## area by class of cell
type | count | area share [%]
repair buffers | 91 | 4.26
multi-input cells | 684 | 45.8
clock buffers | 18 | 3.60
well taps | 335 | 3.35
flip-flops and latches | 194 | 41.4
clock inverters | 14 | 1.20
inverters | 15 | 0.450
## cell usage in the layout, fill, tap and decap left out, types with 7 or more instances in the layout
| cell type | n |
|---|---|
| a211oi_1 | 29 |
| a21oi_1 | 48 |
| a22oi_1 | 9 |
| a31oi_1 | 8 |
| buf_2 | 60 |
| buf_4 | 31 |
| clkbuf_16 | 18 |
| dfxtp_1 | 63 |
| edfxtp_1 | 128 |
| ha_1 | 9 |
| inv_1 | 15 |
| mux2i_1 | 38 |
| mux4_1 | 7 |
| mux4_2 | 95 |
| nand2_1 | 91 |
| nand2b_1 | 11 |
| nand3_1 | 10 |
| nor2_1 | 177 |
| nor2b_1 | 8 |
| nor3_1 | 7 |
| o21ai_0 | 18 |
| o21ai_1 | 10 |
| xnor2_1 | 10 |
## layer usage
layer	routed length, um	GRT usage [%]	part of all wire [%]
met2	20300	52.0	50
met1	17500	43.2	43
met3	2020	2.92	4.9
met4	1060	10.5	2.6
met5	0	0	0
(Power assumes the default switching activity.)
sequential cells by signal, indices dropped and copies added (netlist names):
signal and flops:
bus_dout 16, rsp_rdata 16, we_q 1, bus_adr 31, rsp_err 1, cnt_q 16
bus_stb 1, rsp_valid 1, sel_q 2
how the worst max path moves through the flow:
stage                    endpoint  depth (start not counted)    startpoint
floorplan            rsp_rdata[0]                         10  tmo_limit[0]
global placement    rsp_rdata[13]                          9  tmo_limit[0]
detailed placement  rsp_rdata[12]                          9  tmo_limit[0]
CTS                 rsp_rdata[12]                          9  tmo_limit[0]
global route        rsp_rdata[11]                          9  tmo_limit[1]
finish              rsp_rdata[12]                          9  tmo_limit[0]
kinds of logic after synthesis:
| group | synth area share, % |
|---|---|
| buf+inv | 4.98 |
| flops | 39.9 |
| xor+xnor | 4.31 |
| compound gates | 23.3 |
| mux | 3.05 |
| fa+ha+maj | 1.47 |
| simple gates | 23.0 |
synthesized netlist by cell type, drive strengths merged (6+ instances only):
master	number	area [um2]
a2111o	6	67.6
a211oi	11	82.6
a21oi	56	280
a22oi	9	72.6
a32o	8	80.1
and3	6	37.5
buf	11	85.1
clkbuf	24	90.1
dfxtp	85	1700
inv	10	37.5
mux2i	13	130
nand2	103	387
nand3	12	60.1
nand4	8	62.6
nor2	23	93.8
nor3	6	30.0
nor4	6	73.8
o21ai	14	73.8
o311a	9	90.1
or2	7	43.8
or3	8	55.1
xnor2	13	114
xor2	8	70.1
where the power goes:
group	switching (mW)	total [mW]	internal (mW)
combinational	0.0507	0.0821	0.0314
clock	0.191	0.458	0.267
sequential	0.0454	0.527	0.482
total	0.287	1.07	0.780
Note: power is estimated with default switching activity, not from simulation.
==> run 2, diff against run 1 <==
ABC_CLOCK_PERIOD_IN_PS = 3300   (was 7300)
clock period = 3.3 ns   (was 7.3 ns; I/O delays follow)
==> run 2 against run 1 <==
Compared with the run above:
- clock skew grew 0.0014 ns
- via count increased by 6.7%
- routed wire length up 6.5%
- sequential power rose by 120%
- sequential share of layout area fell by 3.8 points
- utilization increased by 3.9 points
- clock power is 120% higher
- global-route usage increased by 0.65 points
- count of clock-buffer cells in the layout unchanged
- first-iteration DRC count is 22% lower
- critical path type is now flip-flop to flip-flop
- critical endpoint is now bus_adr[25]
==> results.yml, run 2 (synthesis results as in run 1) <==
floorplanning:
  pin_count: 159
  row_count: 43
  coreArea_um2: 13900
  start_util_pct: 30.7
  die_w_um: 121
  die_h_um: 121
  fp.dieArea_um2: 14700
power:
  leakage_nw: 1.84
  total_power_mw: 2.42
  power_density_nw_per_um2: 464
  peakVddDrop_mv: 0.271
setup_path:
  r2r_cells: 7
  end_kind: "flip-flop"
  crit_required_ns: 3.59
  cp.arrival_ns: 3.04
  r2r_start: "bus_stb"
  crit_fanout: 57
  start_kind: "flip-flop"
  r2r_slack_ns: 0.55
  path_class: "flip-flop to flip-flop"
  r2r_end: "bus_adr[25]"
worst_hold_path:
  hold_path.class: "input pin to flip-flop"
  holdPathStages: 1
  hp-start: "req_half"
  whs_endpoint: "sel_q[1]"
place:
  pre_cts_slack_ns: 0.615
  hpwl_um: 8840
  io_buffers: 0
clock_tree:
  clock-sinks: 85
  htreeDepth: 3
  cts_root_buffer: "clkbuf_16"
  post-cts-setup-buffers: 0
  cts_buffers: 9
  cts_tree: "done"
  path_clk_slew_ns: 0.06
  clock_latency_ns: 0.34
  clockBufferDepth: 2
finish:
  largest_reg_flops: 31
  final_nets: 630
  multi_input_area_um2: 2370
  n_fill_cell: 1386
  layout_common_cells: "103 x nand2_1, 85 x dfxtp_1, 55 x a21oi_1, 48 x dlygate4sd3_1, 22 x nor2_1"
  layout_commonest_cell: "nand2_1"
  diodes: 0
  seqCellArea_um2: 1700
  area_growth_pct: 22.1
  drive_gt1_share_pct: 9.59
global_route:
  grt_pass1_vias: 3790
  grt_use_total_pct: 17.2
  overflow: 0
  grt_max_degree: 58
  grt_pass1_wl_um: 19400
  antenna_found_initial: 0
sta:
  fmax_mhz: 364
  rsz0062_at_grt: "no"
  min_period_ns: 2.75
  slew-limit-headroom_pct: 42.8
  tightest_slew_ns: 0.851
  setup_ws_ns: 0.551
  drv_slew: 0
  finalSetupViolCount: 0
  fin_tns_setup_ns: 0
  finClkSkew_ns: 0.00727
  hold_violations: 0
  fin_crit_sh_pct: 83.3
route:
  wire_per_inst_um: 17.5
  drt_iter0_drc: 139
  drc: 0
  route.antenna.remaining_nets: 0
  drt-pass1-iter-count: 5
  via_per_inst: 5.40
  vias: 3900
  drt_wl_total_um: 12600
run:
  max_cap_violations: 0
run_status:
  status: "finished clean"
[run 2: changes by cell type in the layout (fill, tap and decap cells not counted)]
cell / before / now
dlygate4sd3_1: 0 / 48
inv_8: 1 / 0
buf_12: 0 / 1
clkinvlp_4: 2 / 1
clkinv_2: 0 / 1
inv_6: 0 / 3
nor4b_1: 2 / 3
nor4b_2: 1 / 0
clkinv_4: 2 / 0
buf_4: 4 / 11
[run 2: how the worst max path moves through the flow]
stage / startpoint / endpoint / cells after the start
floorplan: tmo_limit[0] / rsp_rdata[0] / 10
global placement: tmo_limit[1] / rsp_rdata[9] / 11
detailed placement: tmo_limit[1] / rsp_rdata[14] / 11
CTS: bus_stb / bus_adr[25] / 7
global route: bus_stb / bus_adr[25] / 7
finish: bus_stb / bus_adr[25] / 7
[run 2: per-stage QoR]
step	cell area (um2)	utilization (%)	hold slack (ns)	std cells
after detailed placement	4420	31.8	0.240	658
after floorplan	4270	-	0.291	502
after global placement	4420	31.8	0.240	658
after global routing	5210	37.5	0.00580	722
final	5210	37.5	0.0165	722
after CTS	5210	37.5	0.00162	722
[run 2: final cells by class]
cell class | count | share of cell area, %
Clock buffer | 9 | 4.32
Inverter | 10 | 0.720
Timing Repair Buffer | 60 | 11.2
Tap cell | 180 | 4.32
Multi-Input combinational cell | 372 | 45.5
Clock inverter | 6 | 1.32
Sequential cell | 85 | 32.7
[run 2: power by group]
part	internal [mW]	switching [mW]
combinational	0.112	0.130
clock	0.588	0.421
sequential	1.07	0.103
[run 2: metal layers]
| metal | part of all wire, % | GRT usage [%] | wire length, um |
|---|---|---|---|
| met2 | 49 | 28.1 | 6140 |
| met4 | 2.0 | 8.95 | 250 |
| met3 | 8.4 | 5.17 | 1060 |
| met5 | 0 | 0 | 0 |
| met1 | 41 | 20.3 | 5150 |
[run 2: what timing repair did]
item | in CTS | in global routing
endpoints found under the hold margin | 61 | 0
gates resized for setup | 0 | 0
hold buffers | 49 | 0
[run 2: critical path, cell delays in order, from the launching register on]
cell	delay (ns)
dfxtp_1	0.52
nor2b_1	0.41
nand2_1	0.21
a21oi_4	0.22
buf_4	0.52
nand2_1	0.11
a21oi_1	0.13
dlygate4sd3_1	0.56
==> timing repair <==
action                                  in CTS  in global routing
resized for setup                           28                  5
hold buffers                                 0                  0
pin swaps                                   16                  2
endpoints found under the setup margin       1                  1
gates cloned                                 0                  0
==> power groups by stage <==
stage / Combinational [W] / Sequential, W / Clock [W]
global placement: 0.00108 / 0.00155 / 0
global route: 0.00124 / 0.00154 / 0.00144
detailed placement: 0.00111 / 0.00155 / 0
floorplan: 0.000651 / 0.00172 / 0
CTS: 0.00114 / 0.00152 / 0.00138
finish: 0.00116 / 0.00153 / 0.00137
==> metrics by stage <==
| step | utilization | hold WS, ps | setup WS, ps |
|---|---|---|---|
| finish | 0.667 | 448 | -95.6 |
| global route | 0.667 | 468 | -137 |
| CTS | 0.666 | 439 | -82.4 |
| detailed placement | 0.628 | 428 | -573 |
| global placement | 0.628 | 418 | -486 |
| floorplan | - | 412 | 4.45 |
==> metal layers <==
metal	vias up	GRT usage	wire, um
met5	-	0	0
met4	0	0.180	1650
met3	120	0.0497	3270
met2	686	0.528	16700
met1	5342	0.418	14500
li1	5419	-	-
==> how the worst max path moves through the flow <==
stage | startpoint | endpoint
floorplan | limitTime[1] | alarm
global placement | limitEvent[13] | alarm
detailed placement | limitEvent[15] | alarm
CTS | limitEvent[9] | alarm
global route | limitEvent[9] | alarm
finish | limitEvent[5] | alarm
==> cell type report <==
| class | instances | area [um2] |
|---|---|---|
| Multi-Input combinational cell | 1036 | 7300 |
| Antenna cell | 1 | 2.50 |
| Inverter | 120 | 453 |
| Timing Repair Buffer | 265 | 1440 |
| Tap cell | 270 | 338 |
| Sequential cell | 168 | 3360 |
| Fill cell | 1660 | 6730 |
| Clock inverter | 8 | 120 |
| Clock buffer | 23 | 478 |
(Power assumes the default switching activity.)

————————

Your assignment
Using the material above, transcribe exactly the lines from the line with "o21ai_0 | 18 |" to the line with "kinds of logic"; both count, and nothing else goes in.

Result
| o21ai_0 | 18 |
| o21ai_1 | 10 |
| xnor2_1 | 10 |
## layer usage
layer	routed length, um	GRT usage [%]	part of all wire [%]
met2	20300	52.0	50
met1	17500	43.2	43
met3	2020	2.92	4.9
met4	1060	10.5	2.6
met5	0	0	0
(Power assumes the default switching activity.)
sequential cells by signal, indices dropped and copies added (netlist names):
signal and flops:
bus_dout 16, rsp_rdata 16, we_q 1, bus_adr 31, rsp_err 1, cnt_q 16
bus_stb 1, rsp_valid 1, sel_q 2
how the worst max path moves through the flow:
stage                    endpoint  depth (start not counted)    startpoint
floorplan            rsp_rdata[0]                         10  tmo_limit[0]
global placement    rsp_rdata[13]                          9  tmo_limit[0]
detailed placement  rsp_rdata[12]                          9  tmo_limit[0]
CTS                 rsp_rdata[12]                          9  tmo_limit[0]
global route        rsp_rdata[11]                          9  tmo_limit[1]
finish              rsp_rdata[12]                          9  tmo_limit[0]
kinds of logic after synthesis:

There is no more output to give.